=== Begin Enclosure ===

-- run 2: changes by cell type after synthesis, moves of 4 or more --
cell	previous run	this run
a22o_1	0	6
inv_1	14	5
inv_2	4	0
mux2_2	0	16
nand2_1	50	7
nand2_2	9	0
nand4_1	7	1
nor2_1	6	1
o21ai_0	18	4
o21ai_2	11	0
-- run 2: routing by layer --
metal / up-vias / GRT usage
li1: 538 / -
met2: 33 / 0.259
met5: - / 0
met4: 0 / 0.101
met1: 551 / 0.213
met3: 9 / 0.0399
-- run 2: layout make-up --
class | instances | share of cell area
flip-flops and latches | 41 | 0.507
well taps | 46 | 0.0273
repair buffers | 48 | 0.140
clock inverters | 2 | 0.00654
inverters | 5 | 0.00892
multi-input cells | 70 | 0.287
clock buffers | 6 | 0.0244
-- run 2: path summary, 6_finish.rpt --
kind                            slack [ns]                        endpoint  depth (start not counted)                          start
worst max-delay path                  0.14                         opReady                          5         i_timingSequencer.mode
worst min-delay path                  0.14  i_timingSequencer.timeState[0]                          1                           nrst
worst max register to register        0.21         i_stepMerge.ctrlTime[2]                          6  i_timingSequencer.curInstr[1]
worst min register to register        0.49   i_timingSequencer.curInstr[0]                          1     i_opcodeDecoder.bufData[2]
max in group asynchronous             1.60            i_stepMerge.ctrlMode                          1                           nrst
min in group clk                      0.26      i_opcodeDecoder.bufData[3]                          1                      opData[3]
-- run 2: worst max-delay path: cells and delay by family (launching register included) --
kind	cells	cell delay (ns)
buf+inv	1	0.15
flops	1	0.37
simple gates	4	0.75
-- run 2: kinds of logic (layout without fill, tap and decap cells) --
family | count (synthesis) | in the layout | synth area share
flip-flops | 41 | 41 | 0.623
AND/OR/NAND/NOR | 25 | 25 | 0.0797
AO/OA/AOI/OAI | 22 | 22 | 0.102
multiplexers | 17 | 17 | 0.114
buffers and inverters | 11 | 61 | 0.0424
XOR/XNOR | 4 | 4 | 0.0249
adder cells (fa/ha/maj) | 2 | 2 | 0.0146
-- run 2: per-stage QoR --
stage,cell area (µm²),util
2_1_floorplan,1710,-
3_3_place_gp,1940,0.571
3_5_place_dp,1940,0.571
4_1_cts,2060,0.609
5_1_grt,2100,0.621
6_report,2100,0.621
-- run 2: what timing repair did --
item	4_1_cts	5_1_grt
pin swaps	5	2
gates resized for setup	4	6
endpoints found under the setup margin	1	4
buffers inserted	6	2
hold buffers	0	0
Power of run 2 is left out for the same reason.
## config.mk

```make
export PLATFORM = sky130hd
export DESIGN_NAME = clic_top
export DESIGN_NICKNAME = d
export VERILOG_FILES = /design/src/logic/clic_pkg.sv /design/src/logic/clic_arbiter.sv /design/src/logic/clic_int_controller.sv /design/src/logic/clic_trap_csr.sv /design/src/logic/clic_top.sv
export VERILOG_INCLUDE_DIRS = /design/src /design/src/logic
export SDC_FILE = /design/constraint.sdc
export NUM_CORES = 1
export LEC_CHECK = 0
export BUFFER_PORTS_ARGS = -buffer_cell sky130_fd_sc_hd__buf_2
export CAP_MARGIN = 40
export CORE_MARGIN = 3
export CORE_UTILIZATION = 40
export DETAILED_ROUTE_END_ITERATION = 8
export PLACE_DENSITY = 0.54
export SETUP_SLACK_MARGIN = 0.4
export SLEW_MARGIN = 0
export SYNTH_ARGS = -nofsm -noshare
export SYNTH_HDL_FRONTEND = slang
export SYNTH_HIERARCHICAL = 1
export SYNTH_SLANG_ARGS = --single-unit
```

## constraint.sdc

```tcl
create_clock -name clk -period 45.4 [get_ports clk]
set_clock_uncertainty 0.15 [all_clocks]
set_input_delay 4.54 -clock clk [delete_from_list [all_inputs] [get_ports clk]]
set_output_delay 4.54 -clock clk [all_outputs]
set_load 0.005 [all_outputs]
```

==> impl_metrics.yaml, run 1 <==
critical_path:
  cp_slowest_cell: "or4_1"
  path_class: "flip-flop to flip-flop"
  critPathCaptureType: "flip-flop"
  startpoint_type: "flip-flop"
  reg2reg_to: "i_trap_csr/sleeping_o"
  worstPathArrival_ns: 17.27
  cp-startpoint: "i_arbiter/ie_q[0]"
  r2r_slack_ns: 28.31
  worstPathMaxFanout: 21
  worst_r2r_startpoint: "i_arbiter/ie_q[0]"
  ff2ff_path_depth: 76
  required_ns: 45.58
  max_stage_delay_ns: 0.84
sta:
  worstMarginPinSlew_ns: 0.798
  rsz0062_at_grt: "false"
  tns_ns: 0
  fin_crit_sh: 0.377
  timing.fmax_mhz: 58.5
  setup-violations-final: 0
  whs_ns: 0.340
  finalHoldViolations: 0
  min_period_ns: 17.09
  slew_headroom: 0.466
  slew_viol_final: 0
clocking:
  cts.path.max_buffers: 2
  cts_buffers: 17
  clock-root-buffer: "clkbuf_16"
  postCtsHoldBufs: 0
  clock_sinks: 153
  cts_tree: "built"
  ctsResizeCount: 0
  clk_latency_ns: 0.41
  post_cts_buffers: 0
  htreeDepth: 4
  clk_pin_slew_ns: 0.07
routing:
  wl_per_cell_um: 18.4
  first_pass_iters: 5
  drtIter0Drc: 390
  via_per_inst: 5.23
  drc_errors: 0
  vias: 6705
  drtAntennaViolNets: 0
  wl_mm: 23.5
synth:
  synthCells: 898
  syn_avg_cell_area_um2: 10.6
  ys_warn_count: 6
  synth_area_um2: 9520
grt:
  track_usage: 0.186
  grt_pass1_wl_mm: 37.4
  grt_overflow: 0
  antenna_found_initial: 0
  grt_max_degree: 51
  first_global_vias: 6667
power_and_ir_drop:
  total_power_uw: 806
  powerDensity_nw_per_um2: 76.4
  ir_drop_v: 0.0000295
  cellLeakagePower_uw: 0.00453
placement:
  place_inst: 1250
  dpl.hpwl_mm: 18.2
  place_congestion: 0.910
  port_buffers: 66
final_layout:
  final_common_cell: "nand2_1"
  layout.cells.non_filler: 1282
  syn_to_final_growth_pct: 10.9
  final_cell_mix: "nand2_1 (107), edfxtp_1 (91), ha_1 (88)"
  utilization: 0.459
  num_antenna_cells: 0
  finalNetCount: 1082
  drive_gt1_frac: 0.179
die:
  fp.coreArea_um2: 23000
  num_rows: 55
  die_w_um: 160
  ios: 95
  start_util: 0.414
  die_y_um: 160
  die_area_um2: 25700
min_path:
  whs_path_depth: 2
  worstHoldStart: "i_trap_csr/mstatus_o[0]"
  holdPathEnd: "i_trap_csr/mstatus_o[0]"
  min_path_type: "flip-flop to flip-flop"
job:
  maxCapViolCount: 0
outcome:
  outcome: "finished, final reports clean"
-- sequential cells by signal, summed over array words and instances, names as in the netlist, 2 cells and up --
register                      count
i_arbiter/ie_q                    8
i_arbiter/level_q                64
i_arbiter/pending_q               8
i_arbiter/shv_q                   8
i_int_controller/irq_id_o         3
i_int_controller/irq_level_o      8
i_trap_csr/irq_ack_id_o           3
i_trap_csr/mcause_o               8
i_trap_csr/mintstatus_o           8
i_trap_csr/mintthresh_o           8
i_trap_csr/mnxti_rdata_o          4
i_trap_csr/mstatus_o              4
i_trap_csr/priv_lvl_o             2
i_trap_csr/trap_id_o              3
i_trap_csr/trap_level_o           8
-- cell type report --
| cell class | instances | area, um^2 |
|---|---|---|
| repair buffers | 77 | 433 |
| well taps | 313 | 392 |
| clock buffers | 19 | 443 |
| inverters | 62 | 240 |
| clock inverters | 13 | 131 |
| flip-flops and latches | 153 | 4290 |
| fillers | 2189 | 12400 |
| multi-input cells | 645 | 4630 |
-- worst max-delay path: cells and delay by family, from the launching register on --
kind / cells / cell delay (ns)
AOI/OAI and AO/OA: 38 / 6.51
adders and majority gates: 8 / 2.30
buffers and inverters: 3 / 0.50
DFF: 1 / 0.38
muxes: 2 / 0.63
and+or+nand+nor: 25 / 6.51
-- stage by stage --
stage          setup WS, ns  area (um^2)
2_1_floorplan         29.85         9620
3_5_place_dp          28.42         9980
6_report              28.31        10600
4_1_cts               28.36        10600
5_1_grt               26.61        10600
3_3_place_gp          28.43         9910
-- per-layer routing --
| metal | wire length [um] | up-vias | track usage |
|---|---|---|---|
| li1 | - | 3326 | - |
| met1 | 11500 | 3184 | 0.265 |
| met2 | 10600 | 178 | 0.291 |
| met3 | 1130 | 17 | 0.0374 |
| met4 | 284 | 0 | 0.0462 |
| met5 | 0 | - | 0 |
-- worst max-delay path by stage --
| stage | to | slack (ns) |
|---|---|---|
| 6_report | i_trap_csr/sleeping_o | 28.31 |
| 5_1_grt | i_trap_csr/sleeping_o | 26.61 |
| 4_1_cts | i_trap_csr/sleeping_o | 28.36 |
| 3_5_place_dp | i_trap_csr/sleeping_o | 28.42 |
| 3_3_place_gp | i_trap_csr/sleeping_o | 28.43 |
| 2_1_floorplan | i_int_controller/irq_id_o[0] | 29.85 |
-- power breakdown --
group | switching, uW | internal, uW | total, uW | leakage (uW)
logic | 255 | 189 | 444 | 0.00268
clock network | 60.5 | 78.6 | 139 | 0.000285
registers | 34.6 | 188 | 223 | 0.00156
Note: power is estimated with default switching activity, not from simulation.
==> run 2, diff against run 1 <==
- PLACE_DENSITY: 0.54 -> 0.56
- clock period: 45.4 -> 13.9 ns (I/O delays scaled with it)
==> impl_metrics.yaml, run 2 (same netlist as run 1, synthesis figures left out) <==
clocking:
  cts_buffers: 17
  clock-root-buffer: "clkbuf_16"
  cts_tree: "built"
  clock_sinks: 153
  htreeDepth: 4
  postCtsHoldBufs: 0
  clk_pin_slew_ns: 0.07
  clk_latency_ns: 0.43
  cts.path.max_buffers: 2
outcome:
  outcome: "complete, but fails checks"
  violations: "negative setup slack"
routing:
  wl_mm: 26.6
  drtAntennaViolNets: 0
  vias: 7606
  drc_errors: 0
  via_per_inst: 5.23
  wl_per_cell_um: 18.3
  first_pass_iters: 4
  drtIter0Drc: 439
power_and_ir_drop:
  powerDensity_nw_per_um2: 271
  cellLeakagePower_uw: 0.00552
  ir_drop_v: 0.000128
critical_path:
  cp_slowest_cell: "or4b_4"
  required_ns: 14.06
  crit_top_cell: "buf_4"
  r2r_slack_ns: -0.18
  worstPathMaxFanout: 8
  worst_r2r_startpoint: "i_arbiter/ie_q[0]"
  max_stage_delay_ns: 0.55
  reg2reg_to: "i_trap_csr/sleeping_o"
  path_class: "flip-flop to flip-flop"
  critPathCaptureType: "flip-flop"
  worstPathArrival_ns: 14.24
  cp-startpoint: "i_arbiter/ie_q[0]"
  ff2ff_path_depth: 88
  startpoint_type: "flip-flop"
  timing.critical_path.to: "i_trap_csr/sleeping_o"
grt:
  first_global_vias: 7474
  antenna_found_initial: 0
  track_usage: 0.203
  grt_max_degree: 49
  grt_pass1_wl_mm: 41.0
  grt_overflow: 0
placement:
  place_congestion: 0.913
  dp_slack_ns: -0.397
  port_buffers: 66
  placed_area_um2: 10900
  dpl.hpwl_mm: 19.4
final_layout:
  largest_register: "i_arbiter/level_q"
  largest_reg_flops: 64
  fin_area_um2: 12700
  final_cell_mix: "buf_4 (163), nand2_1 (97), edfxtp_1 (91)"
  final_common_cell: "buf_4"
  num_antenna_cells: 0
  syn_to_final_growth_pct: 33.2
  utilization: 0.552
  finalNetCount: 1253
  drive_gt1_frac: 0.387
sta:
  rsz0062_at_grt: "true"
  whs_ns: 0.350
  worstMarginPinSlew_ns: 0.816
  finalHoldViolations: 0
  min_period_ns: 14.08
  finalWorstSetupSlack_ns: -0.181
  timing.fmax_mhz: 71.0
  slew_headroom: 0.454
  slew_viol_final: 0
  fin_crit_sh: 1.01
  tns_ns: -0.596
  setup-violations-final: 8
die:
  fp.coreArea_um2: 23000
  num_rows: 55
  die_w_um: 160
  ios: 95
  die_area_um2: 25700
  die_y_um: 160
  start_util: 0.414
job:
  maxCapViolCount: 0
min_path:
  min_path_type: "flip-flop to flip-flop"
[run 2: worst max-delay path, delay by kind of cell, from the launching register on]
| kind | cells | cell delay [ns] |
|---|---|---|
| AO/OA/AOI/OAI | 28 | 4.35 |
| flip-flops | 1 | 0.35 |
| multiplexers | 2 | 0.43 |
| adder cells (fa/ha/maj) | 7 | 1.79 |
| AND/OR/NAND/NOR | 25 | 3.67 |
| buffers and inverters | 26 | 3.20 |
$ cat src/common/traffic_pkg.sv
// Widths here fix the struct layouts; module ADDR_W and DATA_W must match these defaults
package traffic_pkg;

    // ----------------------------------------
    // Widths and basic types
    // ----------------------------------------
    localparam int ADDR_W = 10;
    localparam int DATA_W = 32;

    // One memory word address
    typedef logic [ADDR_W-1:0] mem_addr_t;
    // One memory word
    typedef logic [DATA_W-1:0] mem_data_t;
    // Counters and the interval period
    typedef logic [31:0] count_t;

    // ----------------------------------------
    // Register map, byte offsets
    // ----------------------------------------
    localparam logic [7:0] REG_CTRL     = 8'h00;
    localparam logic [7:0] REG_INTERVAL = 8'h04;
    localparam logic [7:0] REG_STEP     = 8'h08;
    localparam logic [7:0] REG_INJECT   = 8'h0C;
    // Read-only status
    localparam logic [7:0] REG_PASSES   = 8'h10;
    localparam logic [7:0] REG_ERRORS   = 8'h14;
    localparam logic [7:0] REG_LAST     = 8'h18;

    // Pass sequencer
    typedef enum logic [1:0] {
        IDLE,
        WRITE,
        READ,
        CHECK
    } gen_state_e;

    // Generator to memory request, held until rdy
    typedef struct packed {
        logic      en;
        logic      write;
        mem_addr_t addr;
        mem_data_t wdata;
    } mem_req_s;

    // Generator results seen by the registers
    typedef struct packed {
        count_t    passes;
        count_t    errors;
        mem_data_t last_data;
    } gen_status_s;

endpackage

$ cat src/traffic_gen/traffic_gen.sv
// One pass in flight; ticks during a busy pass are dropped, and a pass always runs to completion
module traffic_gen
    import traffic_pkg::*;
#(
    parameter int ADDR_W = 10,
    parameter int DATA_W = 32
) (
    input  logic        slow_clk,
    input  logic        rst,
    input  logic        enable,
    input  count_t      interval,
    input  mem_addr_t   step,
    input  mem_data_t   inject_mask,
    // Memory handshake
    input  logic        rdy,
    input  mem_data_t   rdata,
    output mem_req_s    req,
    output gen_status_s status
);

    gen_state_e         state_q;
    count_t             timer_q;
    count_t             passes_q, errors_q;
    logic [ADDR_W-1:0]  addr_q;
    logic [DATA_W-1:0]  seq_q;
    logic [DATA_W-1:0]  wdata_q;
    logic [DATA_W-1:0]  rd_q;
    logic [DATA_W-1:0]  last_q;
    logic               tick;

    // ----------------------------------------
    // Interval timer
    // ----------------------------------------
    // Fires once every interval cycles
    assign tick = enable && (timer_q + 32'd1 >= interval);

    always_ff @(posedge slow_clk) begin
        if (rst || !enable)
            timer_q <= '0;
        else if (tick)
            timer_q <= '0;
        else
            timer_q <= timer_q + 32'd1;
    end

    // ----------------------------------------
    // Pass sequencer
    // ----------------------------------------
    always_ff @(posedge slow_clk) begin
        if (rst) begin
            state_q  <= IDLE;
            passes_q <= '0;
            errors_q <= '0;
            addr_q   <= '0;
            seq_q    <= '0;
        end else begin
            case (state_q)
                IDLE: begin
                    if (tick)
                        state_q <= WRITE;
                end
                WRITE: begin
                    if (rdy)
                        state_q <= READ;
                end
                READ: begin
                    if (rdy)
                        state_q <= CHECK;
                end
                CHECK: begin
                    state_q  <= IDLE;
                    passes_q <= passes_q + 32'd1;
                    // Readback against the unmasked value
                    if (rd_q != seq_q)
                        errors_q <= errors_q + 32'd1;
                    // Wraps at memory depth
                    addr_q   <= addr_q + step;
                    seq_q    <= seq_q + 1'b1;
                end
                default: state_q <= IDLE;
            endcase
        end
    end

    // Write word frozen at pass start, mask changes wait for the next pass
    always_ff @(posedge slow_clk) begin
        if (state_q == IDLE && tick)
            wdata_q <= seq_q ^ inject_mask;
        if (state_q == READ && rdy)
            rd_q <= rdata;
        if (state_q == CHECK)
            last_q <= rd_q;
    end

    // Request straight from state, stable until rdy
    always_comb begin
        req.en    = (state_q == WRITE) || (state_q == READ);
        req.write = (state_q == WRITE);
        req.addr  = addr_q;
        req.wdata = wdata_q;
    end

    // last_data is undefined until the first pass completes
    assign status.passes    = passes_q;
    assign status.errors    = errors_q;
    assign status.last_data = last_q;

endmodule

=== End Enclosure ===

#### [Task description]
Please give back the records exactly as written, beginning at the first line and including the line that holds "depth (start not" as the last.

#### [Result for this task]
-- run 2: changes by cell type after synthesis, moves of 4 or more --
cell	previous run	this run
a22o_1	0	6
inv_1	14	5
inv_2	4	0
mux2_2	0	16
nand2_1	50	7
nand2_2	9	0
nand4_1	7	1
nor2_1	6	1
o21ai_0	18	4
o21ai_2	11	0
-- run 2: routing by layer --
metal / up-vias / GRT usage
li1: 538 / -
met2: 33 / 0.259
met5: - / 0
met4: 0 / 0.101
met1: 551 / 0.213
met3: 9 / 0.0399
-- run 2: layout make-up --
class | instances | share of cell area
flip-flops and latches | 41 | 0.507
well taps | 46 | 0.0273
repair buffers | 48 | 0.140
clock inverters | 2 | 0.00654
inverters | 5 | 0.00892
multi-input cells | 70 | 0.287
clock buffers | 6 | 0.0244
-- run 2: path summary, 6_finish.rpt --
kind                            slack [ns]                        endpoint  depth (start not counted)                          start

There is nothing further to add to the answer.